• **The task**: A faithful, word-for-word transcription of all the data is what is needed.

• **Supplied material**:
+ + + + +

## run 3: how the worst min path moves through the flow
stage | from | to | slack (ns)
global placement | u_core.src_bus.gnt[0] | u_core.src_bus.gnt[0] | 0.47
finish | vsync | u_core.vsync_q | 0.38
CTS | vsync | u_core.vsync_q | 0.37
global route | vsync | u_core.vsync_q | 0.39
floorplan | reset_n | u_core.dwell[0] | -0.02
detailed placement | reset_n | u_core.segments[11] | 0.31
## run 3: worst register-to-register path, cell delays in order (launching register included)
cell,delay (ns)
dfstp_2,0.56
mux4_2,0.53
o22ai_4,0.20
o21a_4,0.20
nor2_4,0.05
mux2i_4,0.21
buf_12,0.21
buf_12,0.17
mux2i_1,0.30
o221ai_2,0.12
`config.mk`:
```
export PLATFORM = sky130hd
export DESIGN_NAME = pc_gen
export DESIGN_NICKNAME = d
export VERILOG_FILES = /design/src/rtl/pc_gen.sv
export SDC_FILE = /design/constraint.sdc
export NUM_CORES = 1
export LEC_CHECK = 0
export CAP_MARGIN = 15
export CORE_MARGIN = 5
export CORE_UTILIZATION = 40
export CTS_CLUSTER_DIAMETER = 50
export DETAILED_ROUTE_END_ITERATION = 10
export GPL_TIMING_DRIVEN = 0
export PLACE_DENSITY = 0.81
export SYNTH_ARGS = -nofsm -noshare
export SYNTH_HDL_FRONTEND = slang
export SYNTH_SLANG_ARGS = --single-unit
```
`constraint.sdc`:
```
create_clock -name clk -period 3.3 [get_ports clk]
set_clock_uncertainty 0.15 [all_clocks]
set_input_delay 0.33 -clock clk [delete_from_list [all_inputs] [get_ports clk]]
set_output_delay 0.33 -clock clk [all_outputs]
set_load 0.005 [all_outputs]
```
`config.mk`:
```
export PLATFORM = sky130hd
export DESIGN_NAME = parking_gate_arbiter
export DESIGN_NICKNAME = d
export VERILOG_FILES = /design/src/rtl/parking_gate_arbiter_pkg.sv /design/src/rtl/parking_gate_arbiter_timer.sv /design/src/rtl/parking_gate_arbiter.sv
export SDC_FILE = /design/constraint.sdc
export NUM_CORES = 1
export LEC_CHECK = 0
export BUFFER_PORTS_ARGS = -buffer_cell sky130_fd_sc_hd__clkbuf_2
export CAP_MARGIN = 20
export CORE_MARGIN = 2
export CORE_UTILIZATION = 30
export DETAILED_ROUTE_END_ITERATION = 8
export GPL_TIMING_DRIVEN = 0
export RECOVER_POWER = 50
export SYNTH_ARGS = -nofsm -noshare
export SYNTH_HDL_FRONTEND = slang
export SYNTH_SLANG_ARGS = --single-unit
export TNS_END_PERCENT = 1
```
`constraint.sdc`:
```
create_clock -name i_clk -period 2.6 [get_ports i_clk]
set_clock_uncertainty 0.15 [all_clocks]
set_input_delay 0.13 -clock i_clk [delete_from_list [all_inputs] [get_ports i_clk]]
set_output_delay 0.13 -clock i_clk [all_outputs]
set_load 0.01 [all_outputs]
```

+ + + + +

• **Response below**:
## run 3: how the worst min path moves through the flow
stage | from | to | slack (ns)
global placement | u_core.src_bus.gnt[0] | u_core.src_bus.gnt[0] | 0.47
finish | vsync | u_core.vsync_q | 0.38
CTS | vsync | u_core.vsync_q | 0.37
global route | vsync | u_core.vsync_q | 0.39
floorplan | reset_n | u_core.dwell[0] | -0.02
detailed placement | reset_n | u_core.segments[11] | 0.31
## run 3: worst register-to-register path, cell delays in order (launching register included)
cell,delay (ns)
dfstp_2,0.56
mux4_2,0.53
o22ai_4,0.20
o21a_4,0.20
nor2_4,0.05
mux2i_4,0.21
buf_12,0.21
buf_12,0.17
mux2i_1,0.30
o221ai_2,0.12
`config.mk`:
```
export PLATFORM = sky130hd
export DESIGN_NAME = pc_gen
export DESIGN_NICKNAME = d
export VERILOG_FILES = /design/src/rtl/pc_gen.sv
export SDC_FILE = /design/constraint.sdc
export NUM_CORES = 1
export LEC_CHECK = 0
export CAP_MARGIN = 15
export CORE_MARGIN = 5
export CORE_UTILIZATION = 40
export CTS_CLUSTER_DIAMETER = 50
export DETAILED_ROUTE_END_ITERATION = 10
export GPL_TIMING_DRIVEN = 0
export PLACE_DENSITY = 0.81
export SYNTH_ARGS = -nofsm -noshare
export SYNTH_HDL_FRONTEND = slang
export SYNTH_SLANG_ARGS = --single-unit
```
`constraint.sdc`:
```
create_clock -name clk -period 3.3 [get_ports clk]
set_clock_uncertainty 0.15 [all_clocks]
set_input_delay 0.33 -clock clk [delete_from_list [all_inputs] [get_ports clk]]
set_output_delay 0.33 -clock clk [all_outputs]
set_load 0.005 [all_outputs]
```
`config.mk`:
```
export PLATFORM = sky130hd
export DESIGN_NAME = parking_gate_arbiter
export DESIGN_NICKNAME = d
export VERILOG_FILES = /design/src/rtl/parking_gate_arbiter_pkg.sv /design/src/rtl/parking_gate_arbiter_timer.sv /design/src/rtl/parking_gate_arbiter.sv
export SDC_FILE = /design/constraint.sdc
export NUM_CORES = 1
export LEC_CHECK = 0
export BUFFER_PORTS_ARGS = -buffer_cell sky130_fd_sc_hd__clkbuf_2
export CAP_MARGIN = 20
export CORE_MARGIN = 2
export CORE_UTILIZATION = 30
export DETAILED_ROUTE_END_ITERATION = 8
export GPL_TIMING_DRIVEN = 0
export RECOVER_POWER = 50
export SYNTH_ARGS = -nofsm -noshare
export SYNTH_HDL_FRONTEND = slang
export SYNTH_SLANG_ARGS = --single-unit
export TNS_END_PERCENT = 1
```
`constraint.sdc`:
```
create_clock -name i_clk -period 2.6 [get_ports i_clk]
set_clock_uncertainty 0.15 [all_clocks]
set_input_delay 0.13 -clock i_clk [delete_from_list [all_inputs] [get_ports i_clk]]
set_output_delay 0.13 -clock i_clk [all_outputs]
set_load 0.01 [all_outputs]
```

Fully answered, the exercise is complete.